_WHAT THE EXERCISE ASKS_.
Your answer should be a single number: how many lines of the material below contain "constraint".

_LISTED ENTRIES_.
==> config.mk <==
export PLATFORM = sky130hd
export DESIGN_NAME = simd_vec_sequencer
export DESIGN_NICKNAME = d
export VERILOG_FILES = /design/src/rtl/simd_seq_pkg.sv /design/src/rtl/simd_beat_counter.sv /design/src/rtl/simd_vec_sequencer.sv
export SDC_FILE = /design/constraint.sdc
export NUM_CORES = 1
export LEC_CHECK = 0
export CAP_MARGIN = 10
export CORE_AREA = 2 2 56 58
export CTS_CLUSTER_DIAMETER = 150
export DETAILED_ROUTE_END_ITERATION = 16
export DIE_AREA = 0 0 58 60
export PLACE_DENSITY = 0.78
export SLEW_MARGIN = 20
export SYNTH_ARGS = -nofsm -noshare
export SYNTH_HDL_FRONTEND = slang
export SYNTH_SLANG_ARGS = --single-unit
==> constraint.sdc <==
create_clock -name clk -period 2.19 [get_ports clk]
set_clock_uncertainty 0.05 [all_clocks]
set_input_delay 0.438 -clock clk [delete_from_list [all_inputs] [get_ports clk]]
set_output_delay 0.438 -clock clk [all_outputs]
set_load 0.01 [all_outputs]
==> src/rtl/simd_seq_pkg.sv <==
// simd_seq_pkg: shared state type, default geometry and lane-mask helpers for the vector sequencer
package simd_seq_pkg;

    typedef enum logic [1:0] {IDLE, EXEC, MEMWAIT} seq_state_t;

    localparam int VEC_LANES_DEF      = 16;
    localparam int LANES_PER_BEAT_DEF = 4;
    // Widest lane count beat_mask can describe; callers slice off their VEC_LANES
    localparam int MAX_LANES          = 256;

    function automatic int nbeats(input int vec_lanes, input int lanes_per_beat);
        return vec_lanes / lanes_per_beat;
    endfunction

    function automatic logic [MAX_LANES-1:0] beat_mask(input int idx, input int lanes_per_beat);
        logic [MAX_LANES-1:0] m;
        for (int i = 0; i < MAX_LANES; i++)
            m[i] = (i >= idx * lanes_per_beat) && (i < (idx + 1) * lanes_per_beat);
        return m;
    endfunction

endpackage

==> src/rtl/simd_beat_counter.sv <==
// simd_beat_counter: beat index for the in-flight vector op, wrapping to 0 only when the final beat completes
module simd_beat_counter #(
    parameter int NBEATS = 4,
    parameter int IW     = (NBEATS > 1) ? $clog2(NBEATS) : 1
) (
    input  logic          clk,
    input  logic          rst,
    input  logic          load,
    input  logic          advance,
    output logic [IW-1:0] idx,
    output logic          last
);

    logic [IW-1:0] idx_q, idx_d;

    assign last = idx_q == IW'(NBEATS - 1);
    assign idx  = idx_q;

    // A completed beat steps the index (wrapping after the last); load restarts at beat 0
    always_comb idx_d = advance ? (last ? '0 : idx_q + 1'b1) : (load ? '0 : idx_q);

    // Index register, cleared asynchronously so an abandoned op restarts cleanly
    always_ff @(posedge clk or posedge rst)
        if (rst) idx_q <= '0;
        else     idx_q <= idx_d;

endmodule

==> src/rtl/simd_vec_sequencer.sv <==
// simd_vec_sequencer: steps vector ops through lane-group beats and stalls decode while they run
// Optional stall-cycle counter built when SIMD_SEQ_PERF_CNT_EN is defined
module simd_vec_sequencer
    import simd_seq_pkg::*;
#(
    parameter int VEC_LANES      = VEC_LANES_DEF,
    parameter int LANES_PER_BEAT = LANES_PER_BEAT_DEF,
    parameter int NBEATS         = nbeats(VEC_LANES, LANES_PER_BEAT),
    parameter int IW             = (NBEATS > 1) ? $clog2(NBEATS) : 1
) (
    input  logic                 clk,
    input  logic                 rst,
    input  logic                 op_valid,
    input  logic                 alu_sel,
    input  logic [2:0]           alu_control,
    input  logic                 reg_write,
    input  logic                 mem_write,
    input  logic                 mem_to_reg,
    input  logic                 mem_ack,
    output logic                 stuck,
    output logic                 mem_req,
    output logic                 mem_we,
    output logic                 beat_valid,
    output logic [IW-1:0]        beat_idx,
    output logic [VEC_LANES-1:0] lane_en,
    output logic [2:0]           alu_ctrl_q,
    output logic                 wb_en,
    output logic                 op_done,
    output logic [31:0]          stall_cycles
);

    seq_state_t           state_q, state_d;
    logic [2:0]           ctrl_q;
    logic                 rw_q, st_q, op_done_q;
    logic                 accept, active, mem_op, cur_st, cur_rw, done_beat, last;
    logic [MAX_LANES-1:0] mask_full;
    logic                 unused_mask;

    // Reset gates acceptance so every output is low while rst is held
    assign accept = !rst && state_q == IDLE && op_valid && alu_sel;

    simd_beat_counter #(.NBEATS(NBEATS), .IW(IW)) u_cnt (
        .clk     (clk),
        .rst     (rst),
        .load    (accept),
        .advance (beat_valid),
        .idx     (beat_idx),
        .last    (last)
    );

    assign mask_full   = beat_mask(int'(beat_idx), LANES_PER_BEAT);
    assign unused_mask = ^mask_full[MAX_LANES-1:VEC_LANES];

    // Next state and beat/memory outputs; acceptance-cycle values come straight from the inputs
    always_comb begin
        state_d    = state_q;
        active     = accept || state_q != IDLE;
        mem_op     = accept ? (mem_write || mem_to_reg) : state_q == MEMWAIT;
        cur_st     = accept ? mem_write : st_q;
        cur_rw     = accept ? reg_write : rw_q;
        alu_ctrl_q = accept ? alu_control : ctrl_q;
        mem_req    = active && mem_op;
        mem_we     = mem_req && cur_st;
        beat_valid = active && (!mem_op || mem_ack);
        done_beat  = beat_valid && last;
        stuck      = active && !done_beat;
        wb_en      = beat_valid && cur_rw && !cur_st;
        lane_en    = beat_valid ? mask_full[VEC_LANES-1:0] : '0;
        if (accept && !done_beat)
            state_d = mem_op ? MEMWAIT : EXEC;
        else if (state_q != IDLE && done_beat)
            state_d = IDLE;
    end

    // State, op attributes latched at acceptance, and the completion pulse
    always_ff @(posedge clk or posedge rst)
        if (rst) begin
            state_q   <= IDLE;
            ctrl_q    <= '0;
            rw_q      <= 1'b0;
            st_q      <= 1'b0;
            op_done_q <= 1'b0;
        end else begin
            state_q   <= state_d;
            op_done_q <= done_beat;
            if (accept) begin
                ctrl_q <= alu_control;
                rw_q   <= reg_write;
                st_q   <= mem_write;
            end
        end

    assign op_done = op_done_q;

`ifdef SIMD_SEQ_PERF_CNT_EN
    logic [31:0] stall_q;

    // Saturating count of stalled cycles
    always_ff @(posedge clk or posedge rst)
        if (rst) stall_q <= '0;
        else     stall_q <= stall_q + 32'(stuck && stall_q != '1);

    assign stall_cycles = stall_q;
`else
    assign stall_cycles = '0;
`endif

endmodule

--

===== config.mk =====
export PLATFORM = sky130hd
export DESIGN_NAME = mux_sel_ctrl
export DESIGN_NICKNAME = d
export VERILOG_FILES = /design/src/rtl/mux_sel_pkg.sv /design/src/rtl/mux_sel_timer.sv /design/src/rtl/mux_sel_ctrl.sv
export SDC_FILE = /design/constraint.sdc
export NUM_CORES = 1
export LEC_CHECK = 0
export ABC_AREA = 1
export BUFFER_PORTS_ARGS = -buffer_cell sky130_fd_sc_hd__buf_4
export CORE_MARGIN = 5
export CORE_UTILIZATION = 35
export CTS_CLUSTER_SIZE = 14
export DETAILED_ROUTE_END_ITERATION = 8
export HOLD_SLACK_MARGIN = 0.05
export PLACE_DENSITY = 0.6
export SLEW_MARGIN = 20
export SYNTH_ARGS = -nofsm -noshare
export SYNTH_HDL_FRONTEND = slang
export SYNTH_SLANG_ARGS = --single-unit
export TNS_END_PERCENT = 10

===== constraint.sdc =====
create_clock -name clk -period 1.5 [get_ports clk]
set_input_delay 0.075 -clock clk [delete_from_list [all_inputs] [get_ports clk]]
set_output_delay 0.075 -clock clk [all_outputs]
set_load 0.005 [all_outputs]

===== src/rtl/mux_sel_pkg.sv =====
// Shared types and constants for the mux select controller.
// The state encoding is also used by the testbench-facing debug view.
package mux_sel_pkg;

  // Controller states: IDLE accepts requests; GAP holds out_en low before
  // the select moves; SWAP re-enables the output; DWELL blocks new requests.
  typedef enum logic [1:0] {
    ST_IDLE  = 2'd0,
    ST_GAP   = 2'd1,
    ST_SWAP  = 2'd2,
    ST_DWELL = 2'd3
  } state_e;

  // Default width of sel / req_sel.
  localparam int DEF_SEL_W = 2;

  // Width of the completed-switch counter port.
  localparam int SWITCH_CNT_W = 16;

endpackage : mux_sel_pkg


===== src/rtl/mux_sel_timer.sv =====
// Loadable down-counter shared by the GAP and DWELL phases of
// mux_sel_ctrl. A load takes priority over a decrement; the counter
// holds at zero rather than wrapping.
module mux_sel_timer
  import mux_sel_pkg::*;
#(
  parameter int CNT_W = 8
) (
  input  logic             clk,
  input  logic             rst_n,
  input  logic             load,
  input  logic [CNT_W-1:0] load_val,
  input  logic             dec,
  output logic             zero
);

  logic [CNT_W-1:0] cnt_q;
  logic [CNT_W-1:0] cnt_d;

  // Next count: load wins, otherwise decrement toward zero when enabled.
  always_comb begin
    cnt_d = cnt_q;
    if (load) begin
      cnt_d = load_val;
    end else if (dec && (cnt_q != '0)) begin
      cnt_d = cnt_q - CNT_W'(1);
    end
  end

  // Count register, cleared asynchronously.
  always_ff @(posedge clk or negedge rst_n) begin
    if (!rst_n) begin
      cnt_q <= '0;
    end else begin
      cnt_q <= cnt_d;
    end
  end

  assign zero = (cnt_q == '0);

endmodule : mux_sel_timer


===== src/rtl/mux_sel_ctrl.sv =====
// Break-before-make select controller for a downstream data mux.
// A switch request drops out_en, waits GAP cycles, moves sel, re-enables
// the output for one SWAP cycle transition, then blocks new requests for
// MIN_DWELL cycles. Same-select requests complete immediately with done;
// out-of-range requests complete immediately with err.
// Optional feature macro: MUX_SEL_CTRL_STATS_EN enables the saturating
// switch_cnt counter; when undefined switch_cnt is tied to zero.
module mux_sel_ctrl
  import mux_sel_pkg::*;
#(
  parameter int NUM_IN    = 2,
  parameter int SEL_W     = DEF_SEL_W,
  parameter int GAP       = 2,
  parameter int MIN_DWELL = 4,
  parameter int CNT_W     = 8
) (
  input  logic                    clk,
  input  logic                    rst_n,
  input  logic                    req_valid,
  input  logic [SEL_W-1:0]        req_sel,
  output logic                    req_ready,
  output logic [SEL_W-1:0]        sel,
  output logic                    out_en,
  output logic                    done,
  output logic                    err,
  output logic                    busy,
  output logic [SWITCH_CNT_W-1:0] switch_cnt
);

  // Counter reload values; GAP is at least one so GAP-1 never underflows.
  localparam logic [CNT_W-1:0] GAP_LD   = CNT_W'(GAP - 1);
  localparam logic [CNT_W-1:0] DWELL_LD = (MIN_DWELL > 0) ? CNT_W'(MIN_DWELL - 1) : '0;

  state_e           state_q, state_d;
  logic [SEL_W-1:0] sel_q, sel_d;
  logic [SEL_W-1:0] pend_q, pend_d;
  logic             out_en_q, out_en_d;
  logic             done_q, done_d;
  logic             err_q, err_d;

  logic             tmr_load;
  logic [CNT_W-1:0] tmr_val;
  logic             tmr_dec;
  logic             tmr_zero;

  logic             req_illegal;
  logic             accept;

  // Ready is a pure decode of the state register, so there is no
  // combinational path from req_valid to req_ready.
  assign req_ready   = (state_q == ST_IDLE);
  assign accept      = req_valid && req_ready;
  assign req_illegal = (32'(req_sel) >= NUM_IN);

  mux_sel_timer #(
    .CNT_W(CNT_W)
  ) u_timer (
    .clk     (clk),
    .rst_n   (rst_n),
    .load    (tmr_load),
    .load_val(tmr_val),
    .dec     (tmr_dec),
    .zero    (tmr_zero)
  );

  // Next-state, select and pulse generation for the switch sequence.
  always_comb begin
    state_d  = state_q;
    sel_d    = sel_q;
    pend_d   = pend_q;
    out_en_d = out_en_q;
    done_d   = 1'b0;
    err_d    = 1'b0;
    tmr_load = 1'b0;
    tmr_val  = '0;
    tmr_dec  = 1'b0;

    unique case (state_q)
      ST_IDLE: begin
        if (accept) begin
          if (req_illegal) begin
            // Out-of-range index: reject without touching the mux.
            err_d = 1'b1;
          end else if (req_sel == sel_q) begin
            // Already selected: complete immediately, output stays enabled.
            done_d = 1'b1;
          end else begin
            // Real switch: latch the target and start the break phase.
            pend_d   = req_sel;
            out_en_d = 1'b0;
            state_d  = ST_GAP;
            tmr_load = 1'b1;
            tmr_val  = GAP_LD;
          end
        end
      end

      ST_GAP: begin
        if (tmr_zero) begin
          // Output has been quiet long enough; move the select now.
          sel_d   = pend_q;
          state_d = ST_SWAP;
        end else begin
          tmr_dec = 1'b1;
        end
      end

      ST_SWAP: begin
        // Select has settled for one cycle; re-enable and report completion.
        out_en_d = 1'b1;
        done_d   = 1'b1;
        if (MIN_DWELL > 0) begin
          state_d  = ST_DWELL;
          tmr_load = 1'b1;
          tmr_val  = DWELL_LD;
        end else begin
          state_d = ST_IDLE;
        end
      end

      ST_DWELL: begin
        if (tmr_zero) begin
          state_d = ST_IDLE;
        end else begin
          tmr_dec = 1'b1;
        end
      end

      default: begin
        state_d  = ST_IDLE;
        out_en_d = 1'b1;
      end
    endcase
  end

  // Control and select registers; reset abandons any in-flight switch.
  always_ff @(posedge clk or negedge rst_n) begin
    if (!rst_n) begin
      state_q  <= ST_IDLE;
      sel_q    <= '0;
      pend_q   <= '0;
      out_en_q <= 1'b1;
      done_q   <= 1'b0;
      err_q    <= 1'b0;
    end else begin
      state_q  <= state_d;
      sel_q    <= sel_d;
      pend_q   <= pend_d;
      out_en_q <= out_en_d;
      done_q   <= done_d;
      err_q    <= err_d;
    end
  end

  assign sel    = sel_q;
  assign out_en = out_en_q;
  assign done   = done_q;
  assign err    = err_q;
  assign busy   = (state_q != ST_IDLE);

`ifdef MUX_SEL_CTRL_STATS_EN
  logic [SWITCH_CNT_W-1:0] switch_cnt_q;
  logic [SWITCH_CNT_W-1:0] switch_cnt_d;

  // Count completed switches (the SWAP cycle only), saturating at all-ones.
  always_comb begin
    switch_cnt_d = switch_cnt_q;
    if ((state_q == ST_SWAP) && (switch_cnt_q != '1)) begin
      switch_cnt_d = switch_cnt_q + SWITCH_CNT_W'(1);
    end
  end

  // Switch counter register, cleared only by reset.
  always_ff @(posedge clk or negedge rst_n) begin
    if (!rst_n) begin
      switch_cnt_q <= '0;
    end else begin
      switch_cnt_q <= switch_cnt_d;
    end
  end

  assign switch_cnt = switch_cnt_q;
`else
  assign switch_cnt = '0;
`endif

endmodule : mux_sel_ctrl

_ANSWER TO THIS PROBLEM_.
4